(Collected data)
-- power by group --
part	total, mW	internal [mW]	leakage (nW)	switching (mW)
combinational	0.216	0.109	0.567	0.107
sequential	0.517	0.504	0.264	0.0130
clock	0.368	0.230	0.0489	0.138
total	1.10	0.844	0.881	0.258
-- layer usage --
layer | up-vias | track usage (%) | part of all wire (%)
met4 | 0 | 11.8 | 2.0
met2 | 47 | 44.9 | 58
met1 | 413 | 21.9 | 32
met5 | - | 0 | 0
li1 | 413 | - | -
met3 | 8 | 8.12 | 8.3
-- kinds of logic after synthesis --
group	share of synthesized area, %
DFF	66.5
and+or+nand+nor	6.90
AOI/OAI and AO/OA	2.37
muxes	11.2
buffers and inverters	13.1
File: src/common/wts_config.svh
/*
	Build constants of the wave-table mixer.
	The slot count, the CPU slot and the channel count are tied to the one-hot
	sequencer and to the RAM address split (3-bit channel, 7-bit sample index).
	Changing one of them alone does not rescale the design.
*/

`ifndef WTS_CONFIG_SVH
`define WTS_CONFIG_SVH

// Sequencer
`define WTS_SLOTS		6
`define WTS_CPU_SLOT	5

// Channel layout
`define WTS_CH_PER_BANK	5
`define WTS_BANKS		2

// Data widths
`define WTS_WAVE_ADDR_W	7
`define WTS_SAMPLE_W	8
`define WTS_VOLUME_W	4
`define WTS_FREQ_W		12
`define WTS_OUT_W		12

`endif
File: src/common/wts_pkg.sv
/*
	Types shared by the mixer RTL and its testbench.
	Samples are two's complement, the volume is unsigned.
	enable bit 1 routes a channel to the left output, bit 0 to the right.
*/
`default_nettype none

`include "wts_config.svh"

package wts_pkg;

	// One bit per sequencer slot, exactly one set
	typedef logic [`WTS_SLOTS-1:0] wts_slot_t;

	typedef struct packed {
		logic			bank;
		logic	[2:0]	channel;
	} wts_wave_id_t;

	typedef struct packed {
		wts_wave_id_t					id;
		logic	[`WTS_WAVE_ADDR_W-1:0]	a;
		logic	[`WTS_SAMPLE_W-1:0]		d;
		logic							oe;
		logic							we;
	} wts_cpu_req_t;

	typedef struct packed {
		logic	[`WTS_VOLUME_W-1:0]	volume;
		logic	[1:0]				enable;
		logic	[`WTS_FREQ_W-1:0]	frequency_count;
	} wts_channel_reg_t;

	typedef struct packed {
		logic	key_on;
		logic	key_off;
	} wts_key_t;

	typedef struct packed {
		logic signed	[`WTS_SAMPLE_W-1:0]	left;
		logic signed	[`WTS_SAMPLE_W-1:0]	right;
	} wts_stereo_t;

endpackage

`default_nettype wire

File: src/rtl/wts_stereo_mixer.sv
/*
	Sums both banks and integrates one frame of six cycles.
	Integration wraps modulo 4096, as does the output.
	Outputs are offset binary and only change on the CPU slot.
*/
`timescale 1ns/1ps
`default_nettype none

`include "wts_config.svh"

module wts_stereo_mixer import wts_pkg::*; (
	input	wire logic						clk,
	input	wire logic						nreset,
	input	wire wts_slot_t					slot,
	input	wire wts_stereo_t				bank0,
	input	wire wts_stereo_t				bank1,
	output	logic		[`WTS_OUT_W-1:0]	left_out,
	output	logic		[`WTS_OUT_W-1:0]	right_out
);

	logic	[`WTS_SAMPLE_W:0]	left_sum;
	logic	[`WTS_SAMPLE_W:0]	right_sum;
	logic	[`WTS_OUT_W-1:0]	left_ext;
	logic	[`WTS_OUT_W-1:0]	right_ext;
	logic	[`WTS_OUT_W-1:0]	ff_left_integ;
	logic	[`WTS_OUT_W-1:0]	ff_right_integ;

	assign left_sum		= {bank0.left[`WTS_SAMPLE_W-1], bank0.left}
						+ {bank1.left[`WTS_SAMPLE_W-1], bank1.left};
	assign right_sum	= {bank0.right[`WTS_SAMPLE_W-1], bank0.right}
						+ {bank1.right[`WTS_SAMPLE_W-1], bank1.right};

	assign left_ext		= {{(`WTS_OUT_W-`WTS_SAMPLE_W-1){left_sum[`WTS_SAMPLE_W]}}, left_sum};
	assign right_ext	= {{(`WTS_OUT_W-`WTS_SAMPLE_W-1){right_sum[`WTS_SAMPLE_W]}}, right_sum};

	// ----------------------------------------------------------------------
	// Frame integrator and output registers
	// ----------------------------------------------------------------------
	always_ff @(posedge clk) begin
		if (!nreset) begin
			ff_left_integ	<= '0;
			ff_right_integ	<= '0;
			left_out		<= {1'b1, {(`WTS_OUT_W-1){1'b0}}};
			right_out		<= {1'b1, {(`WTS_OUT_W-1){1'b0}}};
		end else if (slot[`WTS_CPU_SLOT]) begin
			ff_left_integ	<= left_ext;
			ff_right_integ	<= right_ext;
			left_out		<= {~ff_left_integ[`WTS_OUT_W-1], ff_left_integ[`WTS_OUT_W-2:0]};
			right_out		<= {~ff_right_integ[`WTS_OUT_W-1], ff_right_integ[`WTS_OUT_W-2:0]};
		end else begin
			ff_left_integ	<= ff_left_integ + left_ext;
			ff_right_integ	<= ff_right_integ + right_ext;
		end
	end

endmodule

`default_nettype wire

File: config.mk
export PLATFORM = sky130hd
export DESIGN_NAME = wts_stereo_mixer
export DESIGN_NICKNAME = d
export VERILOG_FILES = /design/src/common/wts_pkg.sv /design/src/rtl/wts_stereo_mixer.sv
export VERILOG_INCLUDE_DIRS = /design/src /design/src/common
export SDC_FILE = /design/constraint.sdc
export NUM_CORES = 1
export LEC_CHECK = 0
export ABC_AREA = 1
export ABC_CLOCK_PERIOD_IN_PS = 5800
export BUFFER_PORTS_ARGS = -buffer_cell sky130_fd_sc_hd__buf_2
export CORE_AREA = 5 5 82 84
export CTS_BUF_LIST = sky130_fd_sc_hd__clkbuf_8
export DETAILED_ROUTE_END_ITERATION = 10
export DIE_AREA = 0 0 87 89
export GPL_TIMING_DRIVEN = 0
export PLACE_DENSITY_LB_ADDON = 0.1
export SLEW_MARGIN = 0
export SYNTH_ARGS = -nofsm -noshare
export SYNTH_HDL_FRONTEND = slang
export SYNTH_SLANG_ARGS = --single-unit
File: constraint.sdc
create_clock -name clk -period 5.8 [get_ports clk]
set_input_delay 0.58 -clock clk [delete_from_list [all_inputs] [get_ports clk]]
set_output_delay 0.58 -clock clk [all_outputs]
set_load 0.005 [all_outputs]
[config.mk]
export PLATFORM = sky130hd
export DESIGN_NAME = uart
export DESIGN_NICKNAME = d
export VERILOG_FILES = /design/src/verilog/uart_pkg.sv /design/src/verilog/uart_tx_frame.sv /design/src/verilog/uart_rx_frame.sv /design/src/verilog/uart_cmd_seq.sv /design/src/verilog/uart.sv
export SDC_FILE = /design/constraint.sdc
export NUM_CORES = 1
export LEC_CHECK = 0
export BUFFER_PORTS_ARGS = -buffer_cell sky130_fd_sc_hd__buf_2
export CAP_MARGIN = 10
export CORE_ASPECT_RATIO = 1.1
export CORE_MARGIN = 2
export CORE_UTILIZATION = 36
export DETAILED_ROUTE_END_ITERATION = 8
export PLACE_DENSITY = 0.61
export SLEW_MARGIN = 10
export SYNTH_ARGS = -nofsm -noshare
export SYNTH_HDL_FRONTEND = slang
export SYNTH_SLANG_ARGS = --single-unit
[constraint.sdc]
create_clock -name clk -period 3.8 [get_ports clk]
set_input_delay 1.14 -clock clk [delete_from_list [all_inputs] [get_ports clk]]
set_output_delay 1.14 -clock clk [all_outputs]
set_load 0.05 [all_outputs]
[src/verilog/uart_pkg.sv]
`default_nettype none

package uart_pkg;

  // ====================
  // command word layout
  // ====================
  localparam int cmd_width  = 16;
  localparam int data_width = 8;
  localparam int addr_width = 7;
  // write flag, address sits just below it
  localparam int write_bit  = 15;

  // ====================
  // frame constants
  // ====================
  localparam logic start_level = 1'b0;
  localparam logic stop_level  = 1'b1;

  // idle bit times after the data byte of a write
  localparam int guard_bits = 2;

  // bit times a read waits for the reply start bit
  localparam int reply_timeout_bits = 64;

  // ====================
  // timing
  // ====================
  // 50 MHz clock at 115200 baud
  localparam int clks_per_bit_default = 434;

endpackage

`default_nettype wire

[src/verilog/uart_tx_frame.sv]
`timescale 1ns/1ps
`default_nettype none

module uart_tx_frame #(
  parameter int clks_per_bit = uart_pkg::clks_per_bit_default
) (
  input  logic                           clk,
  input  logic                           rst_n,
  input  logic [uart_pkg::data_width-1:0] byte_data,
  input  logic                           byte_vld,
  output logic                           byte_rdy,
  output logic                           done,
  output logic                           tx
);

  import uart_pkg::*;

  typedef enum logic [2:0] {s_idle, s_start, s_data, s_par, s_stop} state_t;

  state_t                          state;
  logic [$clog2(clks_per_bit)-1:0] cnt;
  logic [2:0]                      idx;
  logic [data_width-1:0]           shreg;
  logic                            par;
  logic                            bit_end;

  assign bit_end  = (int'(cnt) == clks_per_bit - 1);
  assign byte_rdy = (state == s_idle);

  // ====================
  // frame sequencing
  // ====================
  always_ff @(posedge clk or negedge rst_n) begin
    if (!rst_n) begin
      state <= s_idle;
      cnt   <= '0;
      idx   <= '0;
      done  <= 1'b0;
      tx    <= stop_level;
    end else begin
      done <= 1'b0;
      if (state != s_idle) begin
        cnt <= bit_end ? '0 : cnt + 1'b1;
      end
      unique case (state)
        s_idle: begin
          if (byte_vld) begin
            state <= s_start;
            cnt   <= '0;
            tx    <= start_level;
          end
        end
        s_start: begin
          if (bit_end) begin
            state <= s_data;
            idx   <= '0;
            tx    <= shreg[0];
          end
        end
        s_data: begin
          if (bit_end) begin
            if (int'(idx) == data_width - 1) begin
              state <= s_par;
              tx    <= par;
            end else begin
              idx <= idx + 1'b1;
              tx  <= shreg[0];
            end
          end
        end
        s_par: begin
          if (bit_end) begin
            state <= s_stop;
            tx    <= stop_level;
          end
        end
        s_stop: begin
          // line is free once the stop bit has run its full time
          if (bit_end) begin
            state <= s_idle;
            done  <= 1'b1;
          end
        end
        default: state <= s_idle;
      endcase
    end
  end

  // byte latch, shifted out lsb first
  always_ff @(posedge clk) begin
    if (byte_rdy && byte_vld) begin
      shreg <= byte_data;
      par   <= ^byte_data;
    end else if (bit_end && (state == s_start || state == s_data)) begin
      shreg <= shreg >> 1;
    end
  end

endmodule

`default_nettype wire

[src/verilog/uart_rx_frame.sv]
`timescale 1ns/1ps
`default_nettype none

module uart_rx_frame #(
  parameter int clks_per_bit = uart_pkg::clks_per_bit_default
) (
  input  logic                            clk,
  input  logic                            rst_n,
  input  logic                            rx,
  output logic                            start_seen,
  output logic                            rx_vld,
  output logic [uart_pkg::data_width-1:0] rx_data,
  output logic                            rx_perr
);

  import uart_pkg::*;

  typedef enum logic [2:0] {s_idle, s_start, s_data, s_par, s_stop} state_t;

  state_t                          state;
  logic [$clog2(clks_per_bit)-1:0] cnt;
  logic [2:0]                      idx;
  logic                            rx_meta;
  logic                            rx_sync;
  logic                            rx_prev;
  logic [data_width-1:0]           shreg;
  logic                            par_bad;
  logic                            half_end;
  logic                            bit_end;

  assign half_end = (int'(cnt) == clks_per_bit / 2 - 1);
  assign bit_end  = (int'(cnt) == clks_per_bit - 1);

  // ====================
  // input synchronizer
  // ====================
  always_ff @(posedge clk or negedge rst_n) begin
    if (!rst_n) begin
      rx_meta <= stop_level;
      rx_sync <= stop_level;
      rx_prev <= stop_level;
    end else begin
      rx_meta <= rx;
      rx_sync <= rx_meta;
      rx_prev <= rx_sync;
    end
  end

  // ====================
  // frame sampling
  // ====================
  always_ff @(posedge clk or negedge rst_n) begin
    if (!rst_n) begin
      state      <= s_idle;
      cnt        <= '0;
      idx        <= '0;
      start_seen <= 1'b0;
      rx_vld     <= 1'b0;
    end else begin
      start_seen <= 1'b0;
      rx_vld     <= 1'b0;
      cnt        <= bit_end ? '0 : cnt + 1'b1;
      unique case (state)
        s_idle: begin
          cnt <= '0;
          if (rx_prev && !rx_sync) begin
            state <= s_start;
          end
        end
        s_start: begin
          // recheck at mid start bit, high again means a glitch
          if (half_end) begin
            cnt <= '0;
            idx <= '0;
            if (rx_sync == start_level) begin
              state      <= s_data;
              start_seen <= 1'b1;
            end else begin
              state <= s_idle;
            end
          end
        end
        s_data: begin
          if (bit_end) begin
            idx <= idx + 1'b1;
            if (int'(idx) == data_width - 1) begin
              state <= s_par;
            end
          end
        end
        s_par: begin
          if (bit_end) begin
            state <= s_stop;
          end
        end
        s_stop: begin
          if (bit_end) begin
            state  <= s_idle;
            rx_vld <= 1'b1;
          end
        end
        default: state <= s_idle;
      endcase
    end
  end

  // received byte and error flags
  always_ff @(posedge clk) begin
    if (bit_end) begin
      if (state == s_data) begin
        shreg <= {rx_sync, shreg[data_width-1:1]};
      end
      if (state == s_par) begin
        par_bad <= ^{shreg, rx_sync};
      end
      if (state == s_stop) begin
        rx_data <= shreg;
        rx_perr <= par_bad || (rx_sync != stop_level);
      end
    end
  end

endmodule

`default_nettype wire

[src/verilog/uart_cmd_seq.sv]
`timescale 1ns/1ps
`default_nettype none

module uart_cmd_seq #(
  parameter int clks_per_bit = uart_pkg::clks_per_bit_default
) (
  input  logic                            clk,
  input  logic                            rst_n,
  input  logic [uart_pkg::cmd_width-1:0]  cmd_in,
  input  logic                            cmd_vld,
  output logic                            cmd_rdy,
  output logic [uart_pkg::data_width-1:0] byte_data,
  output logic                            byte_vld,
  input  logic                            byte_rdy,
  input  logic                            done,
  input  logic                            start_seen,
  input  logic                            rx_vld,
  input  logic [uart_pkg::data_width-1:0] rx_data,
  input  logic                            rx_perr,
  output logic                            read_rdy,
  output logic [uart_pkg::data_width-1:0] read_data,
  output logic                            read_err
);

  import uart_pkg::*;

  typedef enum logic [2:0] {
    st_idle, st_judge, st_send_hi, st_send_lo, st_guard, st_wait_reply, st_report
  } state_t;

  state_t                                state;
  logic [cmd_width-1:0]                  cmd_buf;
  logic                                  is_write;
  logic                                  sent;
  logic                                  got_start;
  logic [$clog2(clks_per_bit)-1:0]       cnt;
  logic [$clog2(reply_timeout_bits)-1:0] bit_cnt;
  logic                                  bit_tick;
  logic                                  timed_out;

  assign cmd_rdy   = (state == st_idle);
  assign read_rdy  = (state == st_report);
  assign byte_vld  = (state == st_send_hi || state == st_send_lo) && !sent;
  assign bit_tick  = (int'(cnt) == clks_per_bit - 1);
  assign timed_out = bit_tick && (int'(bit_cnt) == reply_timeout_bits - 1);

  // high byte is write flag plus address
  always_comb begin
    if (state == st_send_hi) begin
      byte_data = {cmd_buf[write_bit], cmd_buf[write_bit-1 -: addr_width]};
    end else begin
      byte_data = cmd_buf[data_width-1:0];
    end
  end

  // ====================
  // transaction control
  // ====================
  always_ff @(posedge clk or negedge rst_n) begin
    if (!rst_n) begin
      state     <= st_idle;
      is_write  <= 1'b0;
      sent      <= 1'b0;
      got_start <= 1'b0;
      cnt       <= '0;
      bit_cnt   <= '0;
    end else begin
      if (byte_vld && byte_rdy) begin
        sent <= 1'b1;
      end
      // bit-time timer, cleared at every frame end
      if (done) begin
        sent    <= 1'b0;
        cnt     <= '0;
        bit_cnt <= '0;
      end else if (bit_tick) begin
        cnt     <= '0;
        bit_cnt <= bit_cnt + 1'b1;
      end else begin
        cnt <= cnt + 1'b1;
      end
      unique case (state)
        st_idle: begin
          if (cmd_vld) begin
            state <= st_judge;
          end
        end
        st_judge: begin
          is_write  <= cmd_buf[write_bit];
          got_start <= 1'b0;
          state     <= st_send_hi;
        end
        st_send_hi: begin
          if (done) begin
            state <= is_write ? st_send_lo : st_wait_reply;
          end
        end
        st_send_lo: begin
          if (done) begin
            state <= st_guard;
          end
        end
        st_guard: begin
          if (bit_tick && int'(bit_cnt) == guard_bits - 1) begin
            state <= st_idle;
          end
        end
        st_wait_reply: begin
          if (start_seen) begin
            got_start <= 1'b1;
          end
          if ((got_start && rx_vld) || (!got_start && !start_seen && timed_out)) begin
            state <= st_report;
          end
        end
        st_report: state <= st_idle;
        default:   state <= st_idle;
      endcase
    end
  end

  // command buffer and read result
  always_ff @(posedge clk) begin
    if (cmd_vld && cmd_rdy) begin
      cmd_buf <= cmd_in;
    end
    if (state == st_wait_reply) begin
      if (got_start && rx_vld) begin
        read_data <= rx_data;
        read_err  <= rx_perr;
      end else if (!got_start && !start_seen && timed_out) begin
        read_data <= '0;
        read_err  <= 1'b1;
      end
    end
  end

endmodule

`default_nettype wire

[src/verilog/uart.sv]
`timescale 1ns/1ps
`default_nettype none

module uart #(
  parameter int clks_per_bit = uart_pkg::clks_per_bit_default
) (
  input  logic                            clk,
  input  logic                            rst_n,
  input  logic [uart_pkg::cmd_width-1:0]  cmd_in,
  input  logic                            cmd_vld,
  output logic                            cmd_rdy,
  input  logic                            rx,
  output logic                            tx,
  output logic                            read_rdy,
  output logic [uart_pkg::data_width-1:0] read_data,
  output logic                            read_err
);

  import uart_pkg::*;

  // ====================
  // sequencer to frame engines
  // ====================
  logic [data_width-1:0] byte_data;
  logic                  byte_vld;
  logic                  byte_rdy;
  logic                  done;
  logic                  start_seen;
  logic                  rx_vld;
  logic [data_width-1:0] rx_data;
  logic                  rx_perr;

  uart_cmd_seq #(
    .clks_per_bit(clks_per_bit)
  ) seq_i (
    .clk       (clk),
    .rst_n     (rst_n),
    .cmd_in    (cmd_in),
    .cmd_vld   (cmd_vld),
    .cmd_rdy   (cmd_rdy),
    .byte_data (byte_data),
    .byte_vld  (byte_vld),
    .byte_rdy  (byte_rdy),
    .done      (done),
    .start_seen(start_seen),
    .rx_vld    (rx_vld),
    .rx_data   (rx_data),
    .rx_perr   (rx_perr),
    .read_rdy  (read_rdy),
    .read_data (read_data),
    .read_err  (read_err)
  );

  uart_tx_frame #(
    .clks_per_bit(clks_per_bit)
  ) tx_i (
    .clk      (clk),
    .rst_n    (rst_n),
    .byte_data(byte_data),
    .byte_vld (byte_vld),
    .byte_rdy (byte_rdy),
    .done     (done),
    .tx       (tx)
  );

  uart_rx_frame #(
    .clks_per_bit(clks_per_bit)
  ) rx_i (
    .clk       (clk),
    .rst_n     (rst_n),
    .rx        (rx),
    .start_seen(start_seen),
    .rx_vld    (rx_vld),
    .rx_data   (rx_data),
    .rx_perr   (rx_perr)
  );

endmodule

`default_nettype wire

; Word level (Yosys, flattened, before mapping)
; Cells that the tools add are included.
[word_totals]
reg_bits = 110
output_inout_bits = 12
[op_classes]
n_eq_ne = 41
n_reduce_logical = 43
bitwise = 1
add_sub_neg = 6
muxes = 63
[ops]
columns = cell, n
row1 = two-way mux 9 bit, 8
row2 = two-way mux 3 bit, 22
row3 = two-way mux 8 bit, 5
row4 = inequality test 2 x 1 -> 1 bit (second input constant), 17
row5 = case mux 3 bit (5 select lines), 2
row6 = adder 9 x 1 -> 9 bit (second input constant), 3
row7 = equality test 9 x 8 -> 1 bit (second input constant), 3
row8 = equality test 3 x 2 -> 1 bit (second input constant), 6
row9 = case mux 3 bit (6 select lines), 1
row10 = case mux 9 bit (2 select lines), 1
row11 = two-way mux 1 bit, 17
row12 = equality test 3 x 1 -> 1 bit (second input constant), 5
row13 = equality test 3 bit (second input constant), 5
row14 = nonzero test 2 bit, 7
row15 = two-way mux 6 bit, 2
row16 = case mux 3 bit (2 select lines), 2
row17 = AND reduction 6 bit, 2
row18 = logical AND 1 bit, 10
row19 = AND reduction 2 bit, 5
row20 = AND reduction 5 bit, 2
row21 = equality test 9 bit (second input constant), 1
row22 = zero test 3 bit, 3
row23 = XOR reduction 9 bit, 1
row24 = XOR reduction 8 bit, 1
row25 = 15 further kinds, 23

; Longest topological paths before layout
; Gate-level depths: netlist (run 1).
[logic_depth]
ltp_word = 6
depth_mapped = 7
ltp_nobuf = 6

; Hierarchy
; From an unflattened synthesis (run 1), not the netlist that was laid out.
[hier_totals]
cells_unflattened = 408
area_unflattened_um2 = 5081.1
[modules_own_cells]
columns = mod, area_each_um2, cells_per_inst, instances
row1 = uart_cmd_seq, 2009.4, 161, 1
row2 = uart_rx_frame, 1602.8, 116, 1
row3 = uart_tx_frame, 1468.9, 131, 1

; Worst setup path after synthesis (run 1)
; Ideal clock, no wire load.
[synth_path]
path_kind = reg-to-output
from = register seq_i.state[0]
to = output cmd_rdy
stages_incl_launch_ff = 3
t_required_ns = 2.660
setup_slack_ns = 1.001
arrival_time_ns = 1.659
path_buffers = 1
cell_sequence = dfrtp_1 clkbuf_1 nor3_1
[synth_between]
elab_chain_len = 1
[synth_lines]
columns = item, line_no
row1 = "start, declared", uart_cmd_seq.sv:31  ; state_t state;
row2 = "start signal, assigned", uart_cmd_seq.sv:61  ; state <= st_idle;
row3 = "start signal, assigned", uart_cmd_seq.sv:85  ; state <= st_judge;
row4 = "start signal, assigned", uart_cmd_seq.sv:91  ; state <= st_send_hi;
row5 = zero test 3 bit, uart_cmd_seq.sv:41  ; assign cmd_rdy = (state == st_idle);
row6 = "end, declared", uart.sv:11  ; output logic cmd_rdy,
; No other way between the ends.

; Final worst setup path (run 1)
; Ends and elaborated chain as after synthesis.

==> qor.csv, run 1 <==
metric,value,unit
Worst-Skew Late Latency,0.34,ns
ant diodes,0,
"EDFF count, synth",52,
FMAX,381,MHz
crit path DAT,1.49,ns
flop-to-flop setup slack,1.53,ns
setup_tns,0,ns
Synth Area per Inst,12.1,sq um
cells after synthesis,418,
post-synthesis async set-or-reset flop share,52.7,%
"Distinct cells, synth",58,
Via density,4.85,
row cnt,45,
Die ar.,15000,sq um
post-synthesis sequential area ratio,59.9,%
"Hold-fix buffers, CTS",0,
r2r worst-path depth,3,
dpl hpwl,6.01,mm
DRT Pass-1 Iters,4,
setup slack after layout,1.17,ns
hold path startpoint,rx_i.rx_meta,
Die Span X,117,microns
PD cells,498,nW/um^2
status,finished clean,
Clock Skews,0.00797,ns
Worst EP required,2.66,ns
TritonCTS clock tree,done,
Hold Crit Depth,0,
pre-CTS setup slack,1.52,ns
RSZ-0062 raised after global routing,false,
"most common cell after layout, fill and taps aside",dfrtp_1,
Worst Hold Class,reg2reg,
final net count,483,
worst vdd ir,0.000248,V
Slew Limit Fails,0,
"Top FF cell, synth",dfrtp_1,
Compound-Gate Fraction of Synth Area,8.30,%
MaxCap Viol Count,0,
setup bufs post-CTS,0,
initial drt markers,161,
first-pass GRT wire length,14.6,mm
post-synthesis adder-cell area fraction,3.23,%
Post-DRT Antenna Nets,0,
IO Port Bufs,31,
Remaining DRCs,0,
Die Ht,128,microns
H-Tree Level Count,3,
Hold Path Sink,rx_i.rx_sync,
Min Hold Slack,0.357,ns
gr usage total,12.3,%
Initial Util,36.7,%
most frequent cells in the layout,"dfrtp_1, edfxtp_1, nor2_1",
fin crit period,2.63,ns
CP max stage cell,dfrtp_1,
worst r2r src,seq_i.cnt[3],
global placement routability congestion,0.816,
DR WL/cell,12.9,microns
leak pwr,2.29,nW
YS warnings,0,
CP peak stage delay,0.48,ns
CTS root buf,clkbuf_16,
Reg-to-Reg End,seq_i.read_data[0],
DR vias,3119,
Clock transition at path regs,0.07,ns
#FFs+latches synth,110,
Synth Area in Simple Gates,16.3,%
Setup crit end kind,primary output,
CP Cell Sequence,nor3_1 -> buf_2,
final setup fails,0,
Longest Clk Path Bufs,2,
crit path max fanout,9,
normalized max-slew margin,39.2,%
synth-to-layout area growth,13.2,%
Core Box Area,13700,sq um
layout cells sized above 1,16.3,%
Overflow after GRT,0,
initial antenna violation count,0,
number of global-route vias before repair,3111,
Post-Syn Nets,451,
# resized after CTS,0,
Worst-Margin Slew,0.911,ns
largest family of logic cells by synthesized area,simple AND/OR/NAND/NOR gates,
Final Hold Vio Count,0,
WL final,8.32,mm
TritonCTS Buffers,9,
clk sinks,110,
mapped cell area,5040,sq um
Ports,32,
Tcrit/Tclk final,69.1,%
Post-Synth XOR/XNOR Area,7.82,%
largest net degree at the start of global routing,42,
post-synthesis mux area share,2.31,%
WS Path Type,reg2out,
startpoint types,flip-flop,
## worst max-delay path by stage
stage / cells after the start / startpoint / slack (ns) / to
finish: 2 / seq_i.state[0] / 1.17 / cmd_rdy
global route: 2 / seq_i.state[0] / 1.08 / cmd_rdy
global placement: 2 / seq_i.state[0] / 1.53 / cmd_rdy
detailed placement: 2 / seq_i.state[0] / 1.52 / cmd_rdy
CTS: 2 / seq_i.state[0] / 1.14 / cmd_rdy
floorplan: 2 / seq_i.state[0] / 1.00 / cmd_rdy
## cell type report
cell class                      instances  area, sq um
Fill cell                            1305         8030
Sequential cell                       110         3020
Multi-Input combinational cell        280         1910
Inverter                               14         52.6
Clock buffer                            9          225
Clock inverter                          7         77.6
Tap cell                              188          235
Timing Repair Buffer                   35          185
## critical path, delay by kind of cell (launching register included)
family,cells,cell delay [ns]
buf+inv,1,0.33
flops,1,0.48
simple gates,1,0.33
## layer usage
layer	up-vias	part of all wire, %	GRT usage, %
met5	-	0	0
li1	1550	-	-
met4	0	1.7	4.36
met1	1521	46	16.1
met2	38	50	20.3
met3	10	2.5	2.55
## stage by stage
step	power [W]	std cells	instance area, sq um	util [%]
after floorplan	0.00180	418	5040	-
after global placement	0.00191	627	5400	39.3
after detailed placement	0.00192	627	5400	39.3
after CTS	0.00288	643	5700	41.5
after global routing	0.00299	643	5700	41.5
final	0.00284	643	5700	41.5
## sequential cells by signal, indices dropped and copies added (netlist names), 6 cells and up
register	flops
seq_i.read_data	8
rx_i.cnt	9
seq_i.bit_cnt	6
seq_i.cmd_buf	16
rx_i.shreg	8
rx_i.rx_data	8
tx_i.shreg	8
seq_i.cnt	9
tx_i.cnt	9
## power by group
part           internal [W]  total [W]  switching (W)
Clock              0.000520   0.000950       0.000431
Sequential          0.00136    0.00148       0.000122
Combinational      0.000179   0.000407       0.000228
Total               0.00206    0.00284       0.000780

ASSIGNED TASK —
When a line in the data holds the word "kinds", show that line.

RESPONSE BELOW —
-- kinds of logic after synthesis --
row25 = 15 further kinds, 23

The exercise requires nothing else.